_Exercise requirements_
Include in the output exactly the lines from the opening of the data through the line containing "- global-route usage is 0.56 points higher", and nothing more.

-------- Input --------

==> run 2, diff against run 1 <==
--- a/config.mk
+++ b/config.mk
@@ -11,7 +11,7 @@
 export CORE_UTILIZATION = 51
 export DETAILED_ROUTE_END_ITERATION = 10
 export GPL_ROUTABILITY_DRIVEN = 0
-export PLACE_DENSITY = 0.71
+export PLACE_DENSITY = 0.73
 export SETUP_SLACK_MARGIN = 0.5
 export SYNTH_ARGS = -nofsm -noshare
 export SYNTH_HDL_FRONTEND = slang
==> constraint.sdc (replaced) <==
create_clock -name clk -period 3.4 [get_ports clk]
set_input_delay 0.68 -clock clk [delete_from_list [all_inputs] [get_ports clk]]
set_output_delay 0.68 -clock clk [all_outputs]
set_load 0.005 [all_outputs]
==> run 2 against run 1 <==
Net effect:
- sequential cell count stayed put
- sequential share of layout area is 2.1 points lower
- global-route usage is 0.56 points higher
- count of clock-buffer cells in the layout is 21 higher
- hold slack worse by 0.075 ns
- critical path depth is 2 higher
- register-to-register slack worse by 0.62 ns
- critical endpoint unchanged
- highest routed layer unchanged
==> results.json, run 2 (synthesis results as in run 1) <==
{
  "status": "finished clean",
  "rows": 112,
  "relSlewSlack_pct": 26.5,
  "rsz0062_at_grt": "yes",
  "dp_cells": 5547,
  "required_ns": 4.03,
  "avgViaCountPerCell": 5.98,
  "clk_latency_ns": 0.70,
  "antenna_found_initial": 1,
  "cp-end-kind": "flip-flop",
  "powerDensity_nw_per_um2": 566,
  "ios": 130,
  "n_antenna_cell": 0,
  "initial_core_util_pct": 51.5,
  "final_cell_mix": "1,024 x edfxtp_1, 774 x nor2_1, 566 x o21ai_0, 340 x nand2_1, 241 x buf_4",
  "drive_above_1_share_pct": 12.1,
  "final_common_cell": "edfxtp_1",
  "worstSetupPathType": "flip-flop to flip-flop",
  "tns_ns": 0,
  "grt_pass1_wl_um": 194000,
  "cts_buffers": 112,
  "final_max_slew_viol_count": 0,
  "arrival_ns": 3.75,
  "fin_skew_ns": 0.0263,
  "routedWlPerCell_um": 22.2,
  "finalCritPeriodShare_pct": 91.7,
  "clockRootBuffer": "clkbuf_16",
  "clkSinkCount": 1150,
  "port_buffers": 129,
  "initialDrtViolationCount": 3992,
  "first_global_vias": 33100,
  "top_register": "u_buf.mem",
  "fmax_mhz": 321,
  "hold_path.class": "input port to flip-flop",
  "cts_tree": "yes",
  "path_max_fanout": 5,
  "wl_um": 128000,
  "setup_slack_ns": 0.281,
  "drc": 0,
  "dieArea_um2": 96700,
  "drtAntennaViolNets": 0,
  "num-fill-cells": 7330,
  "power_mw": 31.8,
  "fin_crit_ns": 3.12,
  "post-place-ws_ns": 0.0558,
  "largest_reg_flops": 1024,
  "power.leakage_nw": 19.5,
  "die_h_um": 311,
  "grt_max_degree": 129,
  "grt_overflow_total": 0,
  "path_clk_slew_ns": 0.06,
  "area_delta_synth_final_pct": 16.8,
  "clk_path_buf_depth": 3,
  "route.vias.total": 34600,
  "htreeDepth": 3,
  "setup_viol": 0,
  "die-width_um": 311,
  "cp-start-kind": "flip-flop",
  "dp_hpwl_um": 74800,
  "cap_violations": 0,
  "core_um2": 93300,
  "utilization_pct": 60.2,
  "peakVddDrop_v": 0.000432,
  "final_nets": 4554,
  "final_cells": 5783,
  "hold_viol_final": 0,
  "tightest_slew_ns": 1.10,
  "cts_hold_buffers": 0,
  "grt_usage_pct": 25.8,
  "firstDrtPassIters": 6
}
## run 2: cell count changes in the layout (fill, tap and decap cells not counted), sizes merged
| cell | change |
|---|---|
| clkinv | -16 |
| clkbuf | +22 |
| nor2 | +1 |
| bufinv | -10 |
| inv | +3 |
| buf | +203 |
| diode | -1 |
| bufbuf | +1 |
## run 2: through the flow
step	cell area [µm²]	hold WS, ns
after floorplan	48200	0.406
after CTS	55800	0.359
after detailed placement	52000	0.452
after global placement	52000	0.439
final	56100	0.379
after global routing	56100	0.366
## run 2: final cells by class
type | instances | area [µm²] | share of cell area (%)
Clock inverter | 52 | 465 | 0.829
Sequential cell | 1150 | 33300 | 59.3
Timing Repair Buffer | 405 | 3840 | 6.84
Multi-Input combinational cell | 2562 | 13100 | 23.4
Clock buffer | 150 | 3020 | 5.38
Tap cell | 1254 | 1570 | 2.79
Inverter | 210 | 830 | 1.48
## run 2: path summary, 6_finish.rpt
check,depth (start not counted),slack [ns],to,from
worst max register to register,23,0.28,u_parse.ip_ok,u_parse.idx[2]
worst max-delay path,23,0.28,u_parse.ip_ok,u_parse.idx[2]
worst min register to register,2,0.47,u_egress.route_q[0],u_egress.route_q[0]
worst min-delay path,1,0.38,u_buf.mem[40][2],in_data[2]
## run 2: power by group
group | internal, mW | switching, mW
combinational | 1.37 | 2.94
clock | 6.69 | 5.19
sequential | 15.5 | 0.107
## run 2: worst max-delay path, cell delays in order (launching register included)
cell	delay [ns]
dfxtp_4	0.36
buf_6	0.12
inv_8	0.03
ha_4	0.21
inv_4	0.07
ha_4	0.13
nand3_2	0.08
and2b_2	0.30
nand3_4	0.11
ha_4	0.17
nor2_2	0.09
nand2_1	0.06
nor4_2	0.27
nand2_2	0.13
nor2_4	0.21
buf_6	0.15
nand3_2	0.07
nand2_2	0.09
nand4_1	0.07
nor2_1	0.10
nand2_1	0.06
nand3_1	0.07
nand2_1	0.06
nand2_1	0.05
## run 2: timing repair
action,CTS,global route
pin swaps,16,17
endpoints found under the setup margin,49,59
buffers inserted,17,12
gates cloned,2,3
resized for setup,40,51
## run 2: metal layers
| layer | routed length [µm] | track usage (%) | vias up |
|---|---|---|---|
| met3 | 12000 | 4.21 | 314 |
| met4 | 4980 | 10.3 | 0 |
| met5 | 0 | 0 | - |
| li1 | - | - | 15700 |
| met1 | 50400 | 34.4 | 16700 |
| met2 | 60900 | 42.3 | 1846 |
===== src/rtl/i2c_fault_pkg.sv =====
package i2c_fault_pkg;

    typedef enum logic [1:0] {
        ST_SLAVE  = 2'd0,
        ST_MASTER = 2'd1,
        ST_FAULT  = 2'd2
    } fsm_state_t;

    typedef struct packed {
        logic arb;
        logic ack;
        logic bus;
    } err_vec_t;

    localparam int LINE_SCL = 0;
    localparam int LINE_SDA = 1;
    localparam int NUM_LINES = 2;

endpackage


===== src/rtl/i2c_line_sync.sv =====
module i2c_line_sync #(
    parameter int STAGES = 2,
    parameter int LINES  = 2
) (
    input  logic             clk,
    input  logic             rst_n,
    input  logic [LINES-1:0] raw,
    output logic [LINES-1:0] synced,
    output logic [LINES-1:0] prior
);

    localparam int TOP = STAGES - 1;

    generate
        for (genvar g = 0; g < LINES; g++) begin : g_line
            logic [STAGES-1:0] chain;
            logic              last;

            always_ff @(posedge clk or negedge rst_n) begin
                if (!rst_n) begin
                    chain <= '1;
                    last  <= 1'b1;
                end else begin
                    chain <= {chain[TOP-1:0], raw[g]};
                    last  <= chain[TOP];
                end
            end

            assign synced[g] = chain[TOP];
            assign prior[g]  = last;
        end
    endgenerate

    initial begin
        assert_stage_count_R1: assert (STAGES >= 2)
            else $error("synchronizer needs at least two stages");
    end

endmodule


===== src/rtl/i2c_cond_detect.sv =====
module i2c_cond_detect
    import i2c_fault_pkg::*;
(
    input  logic     scl_s,
    input  logic     scl_p,
    input  logic     sda_s,
    input  logic     sda_p,
    input  logic     sda_drive,
    input  logic     master_mode,
    input  logic     byte_busy,
    input  logic     ack_strobe,
    input  logic     ack_bit,
    output err_vec_t new_err
);

    logic scl_high;
    logic scl_rise;
    logic start_seen;
    logic stop_seen;
    logic master_byte;
    logic slave_byte;
    logic line_mismatch;

    always_comb begin
        scl_high      = scl_s & scl_p;
        scl_rise      = scl_s & ~scl_p;
        start_seen    = scl_high & sda_p & ~sda_s;
        stop_seen     = scl_high & ~sda_p & sda_s;
        master_byte   = master_mode & byte_busy;
        slave_byte    = ~master_mode & byte_busy;
        line_mismatch = scl_rise & sda_drive & ~sda_s;

        new_err.bus = slave_byte & (start_seen | stop_seen);
        new_err.arb = master_byte & (line_mismatch | start_seen | stop_seen);
        new_err.ack = ack_strobe & ack_bit;
    end

endmodule


===== src/rtl/i2c_fault_fsm.sv =====
module i2c_fault_fsm
    import i2c_fault_pkg::*;
(
    input  logic     clk,
    input  logic     rst_n,
    input  err_vec_t new_err,
    input  logic     master_mode,
    input  logic     int_enable,
    input  logic     err_clear,
    output err_vec_t flags,
    output logic     event_flag,
    output logic     irq,
    output logic     drop_master,
    output logic     scl_release
);

    fsm_state_t state_q;
    fsm_state_t state_d;
    err_vec_t   flags_q;
    logic       any_new;

    assign any_new = |new_err;

    always_comb begin
        state_d = state_q;
        unique case (state_q)
            ST_SLAVE: begin
                if (any_new)          state_d = ST_FAULT;
                else if (master_mode) state_d = ST_MASTER;
            end
            ST_MASTER: begin
                if (any_new)           state_d = ST_FAULT;
                else if (!master_mode) state_d = ST_SLAVE;
            end
            ST_FAULT: begin
                state_d = ST_FAULT;
            end
            default: state_d = ST_SLAVE;
        endcase
        if (err_clear) state_d = ST_SLAVE;
    end

    always_ff @(posedge clk or negedge rst_n) begin
        if (!rst_n) state_q <= ST_SLAVE;
        else        state_q <= state_d;
    end

    always_ff @(posedge clk or negedge rst_n) begin
        if (!rst_n)         flags_q <= '0;
        else if (err_clear) flags_q <= '0;
        else                flags_q <= flags_q | new_err;
    end

    always_comb begin
        flags       = flags_q;
        event_flag  = |flags_q;
        irq         = event_flag & int_enable;
        drop_master = (state_q == ST_MASTER) & any_new & ~err_clear;
        scl_release = (state_q == ST_FAULT);
    end

    assert_flags_sticky_R10: assert property (@(posedge clk) disable iff (!rst_n)
        !err_clear |=> ((flags_q & $past(flags_q)) == $past(flags_q)));

    assert_clear_all_R10: assert property (@(posedge clk) disable iff (!rst_n)
        err_clear |=> (flags_q == '0 && !scl_release));

    assert_drop_then_release_R8: assert property (@(posedge clk) disable iff (!rst_n)
        drop_master |=> scl_release);

    assert_release_cause_R8: assert property (@(posedge clk) disable iff (!rst_n)
        $rose(scl_release) |-> $past(any_new));

    assert_arb_in_master_R5: assert property (@(posedge clk) disable iff (!rst_n)
        $rose(flags_q.arb) |-> $past(master_mode));

endmodule


===== src/rtl/i2c_fault_watch.sv =====
module i2c_fault_watch
    import i2c_fault_pkg::*;
#(
    parameter int SYNC_STAGES = 2
) (
    input  logic clk,
    input  logic rst_n,
    input  logic scl_in,
    input  logic sda_in,
    input  logic sda_drive,
    input  logic master_mode,
    input  logic byte_busy,
    input  logic ack_strobe,
    input  logic ack_bit,
    input  logic int_enable,
    input  logic err_clear,
    output logic bus_err,
    output logic ack_fail,
    output logic arb_lost,
    output logic event_flag,
    output logic irq,
    output logic drop_master,
    output logic scl_release
);

    logic [NUM_LINES-1:0] raw_lines;
    logic [NUM_LINES-1:0] sync_lines;
    logic [NUM_LINES-1:0] prior_lines;
    err_vec_t             new_err;
    err_vec_t             flags;

    always_comb begin
        raw_lines           = '0;
        raw_lines[LINE_SCL] = scl_in;
        raw_lines[LINE_SDA] = sda_in;
    end

    i2c_line_sync #(
        .STAGES (SYNC_STAGES),
        .LINES  (NUM_LINES)
    ) u_sync (
        .clk    (clk),
        .rst_n  (rst_n),
        .raw    (raw_lines),
        .synced (sync_lines),
        .prior  (prior_lines)
    );

    i2c_cond_detect u_detect (
        .scl_s       (sync_lines[LINE_SCL]),
        .scl_p       (prior_lines[LINE_SCL]),
        .sda_s       (sync_lines[LINE_SDA]),
        .sda_p       (prior_lines[LINE_SDA]),
        .sda_drive   (sda_drive),
        .master_mode (master_mode),
        .byte_busy   (byte_busy),
        .ack_strobe  (ack_strobe),
        .ack_bit     (ack_bit),
        .new_err     (new_err)
    );

    i2c_fault_fsm u_fsm (
        .clk         (clk),
        .rst_n       (rst_n),
        .new_err     (new_err),
        .master_mode (master_mode),
        .int_enable  (int_enable),
        .err_clear   (err_clear),
        .flags       (flags),
        .event_flag  (event_flag),
        .irq         (irq),
        .drop_master (drop_master),
        .scl_release (scl_release)
    );

    assign bus_err  = flags.bus;
    assign ack_fail = flags.ack;
    assign arb_lost = flags.arb;

    assert_bus_err_slave_R2: assert property (@(posedge clk) disable iff (!rst_n)
        $rose(bus_err) |-> $past(byte_busy && !master_mode));

    assert_no_drop_slave_R11: assert property (@(posedge clk) disable iff (!rst_n)
        drop_master |-> master_mode);

endmodule


===== config.mk =====
export PLATFORM = sky130hd
export DESIGN_NAME = i2c_fault_watch
export DESIGN_NICKNAME = d
export VERILOG_FILES = /design/src/rtl/i2c_fault_pkg.sv /design/src/rtl/i2c_line_sync.sv /design/src/rtl/i2c_cond_detect.sv /design/src/rtl/i2c_fault_fsm.sv /design/src/rtl/i2c_fault_watch.sv
export SDC_FILE = /design/constraint.sdc
export NUM_CORES = 1
export LEC_CHECK = 0
export ABC_AREA = 1
export CORE_AREA = 3 3 40 42
export CTS_CLUSTER_DIAMETER = 150
export DETAILED_ROUTE_END_ITERATION = 10
export DIE_AREA = 0 0 43 45
export PLACE_DENSITY = 0.79
export SETUP_SLACK_MARGIN = 0.02
export SLEW_MARGIN = 20
export SYNTH_ARGS = -nofsm -noshare
export SYNTH_HDL_FRONTEND = slang
export SYNTH_HIERARCHICAL = 1
export SYNTH_SLANG_ARGS = --single-unit
export TNS_END_PERCENT = 1

===== constraint.sdc =====
create_clock -name clk -period 1.6 [get_ports clk]
set_input_delay 0.24 -clock clk [delete_from_list [all_inputs] [get_ports clk]]
set_output_delay 0.24 -clock clk [all_outputs]
set_load 0.01 [all_outputs]

[Word-level counts from Yosys, hierarchy flattened]
Index checks and enable logic that the tools add are counted.
Word-level totals
  input bits: 11
  logic and storage cells: 48
  register bits after elaboration: 11
  output and inout bits: 7
Operators by class
  equal/unequal tests: 4
  bitwise operators: 25
  multiplexer cells: 7
  reductions and logical operators: 4
Operators by type and width (count)
  1-bit AND: 16
  2-bit 2-to-1 mux: 5
  4-bit by 3-bit != test with 1-bit output, second input constant: 2
  2-bit case mux with 3 select lines: 1
  3-bit OR reduction: 2
  1-bit NOT: 5
  3-bit 2-to-1 mux: 1
  1-bit bitwise OR: 3
  3-bit bitwise OR: 1
  2-bit by 1-bit == test with 1-bit output, second input constant: 1
  2-bit == test, second input constant: 1
  2-bit logical NOT: 1
  2-bit AND reduction: 1

[Depth between registers and ports, before layout]
  depth after elaboration: 11
  mapped depth: 9
  depth with buffers taken out: 8

[Hierarchy]
The synthesis kept the hierarchy.
Modules (own cells, without submodules)
  i2c_fault_fsm: cells each 29, instances 1, area each 222.7 um^2, sequential area each 125.1 um^2
  i2c_line_sync: cells each 10, instances 1, area each 187.7 um^2, sequential area each 157.7 um^2
  i2c_cond_detect: cells each 15, instances 1, area each 73.8 um^2, sequential area each 0.0 um^2

[Worst setup path before layout]
OpenSTA, ideal clock, no wires.
  path kind: reg2out
  start point: register u_sync.g_line[0].chain[1]
  end point: output port drop_master
  data required time: 1.360 ns
  cell stages (with the launch flop): 10
  path buffers: 1
  slack: 0.134 ns
  arrival time: 1.226 ns
  cell sequence: dfstp_2 > buf_4 > nand2_1 > inv_2 > nand3_2 > a21oi_2 > nor2_1 > nand2_1 > inv_1 > nor2_1
RTL lines
  start, declared: line i2c_line_sync.sv:16  | logic [STAGES-1:0] chain;
  start signal, assigned: line i2c_line_sync.sv:24  | chain <= {chain[TOP-1:0], raw[g]};
  end, declared: line i2c_fault_watch.sv:22  | output logic drop_master,

==> results.json <==
{
  "die_height_um": 45,
  "syn_area_per_cell_um2": 8.97,
  "period_share_pct": 109,
  "maxCapViolations": 0,
  "syn-instance-count": 54,
  "path_cells": "nand2_2, inv_2, nand4_1, nor2_1, inv_1, nand2_1, inv_1, nor2_1, buf_2",
  "drtIter0Drc": 3,
  "antenna_found_initial": 0,
  "hp-class": "input pin to async pin",
  "ys.flop_type": "dfstp_2",
  "reg2reg_slack_ns": -0.02,
  "slew_violations": 0,
  "path_clk_slew_ns": 0.07,
  "r2r-start": "u_sync/g_line[1].chain[1]",
  "vias": 412,
  "synth_common_cells": "nand2_1 (11), nor2_1 (11), inv_1 (8), dfstp_2 (6), dfrtp_1 (5)",
  "num_antenna_cells": 0,
  "finalSetupViolCount": 2,
  "async_flop_share_pct": 100,
  "clock_path_buffers": 2,
  "area_delta_synth_final_pct": 49.9,
  "clock_sinks": 11,
  "cts_tree": "yes",
  "cp_data_required_time_ns": 1.36,
  "crit_buf_inv": 4,
  "p_per_area_nw_per_um2": 822,
  "dieArea_um2": 1940,
  "cp.arrival_ns": 1.50,
  "ys_ff_latch": 11,
  "setup_ws_ns": -0.137,
  "tns_ns": -0.157,
  "numCtsBuffers": 3,
  "r2r_cells": 11,
  "start_util_pct": 37.7,
  "slew_headroom_pct": 70.0,
  "antenna_left": 0,
  "synth.top_cell.area_share_pct": 32.6,
  "grt_pass1_wl_mm": 1.43,
  "fin_util_pct": 56.5,
  "synth_area_leaders": "dfstp_2 (33%), dfrtp_1 (26%), nand2_1 (8.5%)",
  "io_buffers": 17,
  "core_um2": 1280,
  "routed_via_density": 4.38,
  "fin_crit_ns": 1.74,
  "worstPathMaxFanout": 3,
  "grt_start_max_net_pins": 12,
  "drc": 0,
  "start_kind": "flop",
  "slowest_stage": "dfstp_2",
  "synth_fp_nets": 65,
  "clk_latency_ns": 0.26,
  "hold_viol": 0,
  "vdd_drop_max_mv": 0.424,
  "firstDrtPassIters": 4,
  "max_freq_mhz": 576,
  "die_w_um": 43,
  "synthDistinctLibCells": 15,
  "io_pins": 18,
  "ys_seq_area_share_pct": 58.4,
  "rsz0062_at_grt": "yes",
  "place_area_um2": 681,
  "detail_route.wl_per_cell_um": 10.5,
  "synth-edff-count": 0,
  "cpPeakStageDelay_ns": 0.55,
  "dp_hpwl_um": 674,
  "place_ws_ns": -0.397,
  "startpoint": "u_sync/g_line[0].chain[1]",
  "worst_setup_path_end_kind": "primary output",
  "fin_nets": 91,
  "clock-root-buffer": "clkbuf_4",
  "gp_congestion": 0.681,
  "drt_wl_total_um": 986,
  "grt_overflow": 0,
  "finClkSkew_ns": 0.00653,
  "synth_area_leader_cell": "dfstp_2",
  "worst_path_dominant_cell_family": "flip-flops",
  "synth_warnings": 6,
  "total_power_uw": 596,
  "violations": "setup timing",
  "p_leak_nw": 0.359,
  "tightest_slew_ns": 0.448,
  "htreeDepth": 1,
  "drive_gt1_share_pct": 32.9,
  "grt_pass1_vias": 361,
  "rr_endpoint": "u_fsm/state_q[1]",
  "num_rows": 13,
  "grt.total_usage_pct": 10.3,
  "design_area_um2": 726,
  "crit_type": "flop to primary output",
  "status": "complete, but fails checks",
  "syn-cell-area_um2": 484,
  "ctsHoldBuffers": 0
}
layout by cell type, fill, tap and decap left out, drive strengths merged:
cell type and n:
dfstp 6, a21boi 1, nor2 12, nand3 2, buf 9, nand4 1
clkbuf 4, a21oi 2, nand2 12, dfrtp 5, dlygate4sd2 3, inv 9
clkdlybuf4s50 13
registers in the layout, indices dropped and copies added, names as in the netlist:
name,count
u_fsm/state_q,2
u_sync/g_line.chain,4
u_fsm/flags,3
u_sync/g_line.last,2
worst reg2reg max path, delay by kind of cell, from the launching register on:
family          cells  cell delay [ns]
flops               1             0.55
buf+inv             4             0.49
simple gates        6             0.43
compound gates      1             0.06
worst max-delay path by stage:
stage / endpoint / slack, ns / depth (start not counted)
after floorplan: drop_master / 0.13 / 9
after global placement: drop_master / -0.37 / 8
after detailed placement: drop_master / -0.40 / 8
after CTS: drop_master / -0.15 / 9
after global routing: drop_master / -0.23 / 9
final: drop_master / -0.14 / 9
area by class of cell:
cell class	instances	area, um2
Inverter	9	33.8
Clock buffer	4	26.3
Multi-Input combinational cell	30	143
Sequential cell	11	283
Timing Repair Buffer	25	221
Tap cell	15	18.8
Fill cell	109	559
per-layer routing:
metal | wire, um | vias up | track usage (%) | share of wire, %
met3 | 59 | 2 | 2.79 | 6.0
met2 | 483 | 15 | 15.3 | 49
met4 | 12 | 0 | 9.04 | 1.2
li1 | - | 208 | - | -
met1 | 431 | 187 | 12.3 | 44
met5 | 0 | - | 0 | 0
power breakdown:
part           switching [mW]  leakage [nW]  total (mW)  internal (mW)
Clock                  0.0842        0.0150       0.180         0.0962
Sequential            0.00996         0.130       0.310          0.300
Combinational          0.0462         0.214       0.107         0.0604
Total                   0.140         0.359       0.596          0.456
metrics by stage:
stage | instances | hold WS (ns)
6_report | 94 | 0.288
5_1_grt | 94 | 0.333
4_1_cts | 93 | 0.302
3_5_place_dp | 87 | 0.348
3_3_place_gp | 87 | 0.345
2_1_floorplan | 54 | -0.0556
repair_timing:
action,in CTS,in global routing
gates resized for setup,8,2
setup endpoints to repair,4,1
setup buffers,2,1
pin swaps,7,3
cells by family (layout without fill, tap and decap cells):
group / Yosys count / after routing / share of synthesized area, %
compound gates: 3 / 3 / 4.39
buf+inv: 13 / 38 / 13.2
flops: 11 / 11 / 58.4
simple gates: 27 / 27 / 24.0
Power figures use the tool's default switching activity.
File: src/rtl/sp_regfmt_conv.sv
module sp_regfmt_conv
    import sregfmt_pkg::*;
(
    input  logic              clk,
    input  logic              rst,
    input  logic              ld_vld_i,
    input  logic [SP_W-1:0]   ld_word_i,
    output logic              ld_vld_o,
    output logic [REG_W-1:0]  ld_reg_o,
    input  logic              st_vld_i,
    input  logic [REG_W-1:0]  st_reg_i,
    output logic              st_vld_o,
    output logic [SP_W-1:0]   st_word_o,
    input  logic              nw_vld_i,
    input  logic [REG_W-1:0]  nw_int_i,
    output logic              nw_vld_o,
    output logic [REG_W-1:0]  nw_reg_o,
    output logic              nw_iov_o,
    output logic              nw_ine_o
);

    sp_load_path u_load (
        .clk    (clk),
        .rst    (rst),
        .vld_i  (ld_vld_i),
        .word_i (ld_word_i),
        .vld_o  (ld_vld_o),
        .reg_o  (ld_reg_o)
    );

    sp_store_path u_store (
        .clk    (clk),
        .rst    (rst),
        .vld_i  (st_vld_i),
        .reg_i  (st_reg_i),
        .vld_o  (st_vld_o),
        .word_o (st_word_o)
    );

    lw_narrow_path u_narrow (
        .clk    (clk),
        .rst    (rst),
        .vld_i  (nw_vld_i),
        .int_i  (nw_int_i),
        .vld_o  (nw_vld_o),
        .reg_o  (nw_reg_o),
        .iov_o  (nw_iov_o),
        .ine_o  (nw_ine_o)
    );

    p_reset_clear_r9: assert property (@(posedge clk)
        rst |=> !ld_vld_o && !st_vld_o && !nw_vld_o);

endmodule

File: config.mk
export PLATFORM = sky130hd
export DESIGN_NAME = sp_regfmt_conv
export DESIGN_NICKNAME = d
export VERILOG_FILES = /design/src/rtl/sregfmt_pkg.sv /design/src/rtl/conv_stage.sv /design/src/rtl/sp_load_path.sv /design/src/rtl/sp_store_path.sv /design/src/rtl/lw_narrow_path.sv /design/src/rtl/sp_regfmt_conv.sv
export SDC_FILE = /design/constraint.sdc
export NUM_CORES = 1
export LEC_CHECK = 0
export BUFFER_PORTS_ARGS = -buffer_cell sky130_fd_sc_hd__buf_2
export CAP_MARGIN = 20
export CELL_PAD_IN_SITES_DETAIL_PLACEMENT = 1
export CELL_PAD_IN_SITES_GLOBAL_PLACEMENT = 1
export CORE_AREA = 2 2 129 131
export CTS_BUF_LIST = sky130_fd_sc_hd__clkbuf_8
export DETAILED_ROUTE_END_ITERATION = 10
export DIE_AREA = 0 0 131 133
export PLACE_DENSITY_LB_ADDON = 0.3
export SYNTH_ARGS = -nofsm -noshare
export SYNTH_HDL_FRONTEND = slang
export SYNTH_SLANG_ARGS = --single-unit
File: constraint.sdc
create_clock -name clk -period 1.9 [get_ports clk]
set_input_delay 0.38 -clock clk [delete_from_list [all_inputs] [get_ports clk]]
set_output_delay 0.38 -clock clk [all_outputs]
set_load 0.05 [all_outputs]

--------

_Answer to this problem_
==> run 2, diff against run 1 <==
--- a/config.mk
+++ b/config.mk
@@ -11,7 +11,7 @@
 export CORE_UTILIZATION = 51
 export DETAILED_ROUTE_END_ITERATION = 10
 export GPL_ROUTABILITY_DRIVEN = 0
-export PLACE_DENSITY = 0.71
+export PLACE_DENSITY = 0.73
 export SETUP_SLACK_MARGIN = 0.5
 export SYNTH_ARGS = -nofsm -noshare
 export SYNTH_HDL_FRONTEND = slang
==> constraint.sdc (replaced) <==
create_clock -name clk -period 3.4 [get_ports clk]
set_input_delay 0.68 -clock clk [delete_from_list [all_inputs] [get_ports clk]]
set_output_delay 0.68 -clock clk [all_outputs]
set_load 0.005 [all_outputs]
==> run 2 against run 1 <==
Net effect:
- sequential cell count stayed put
- sequential share of layout area is 2.1 points lower
- global-route usage is 0.56 points higher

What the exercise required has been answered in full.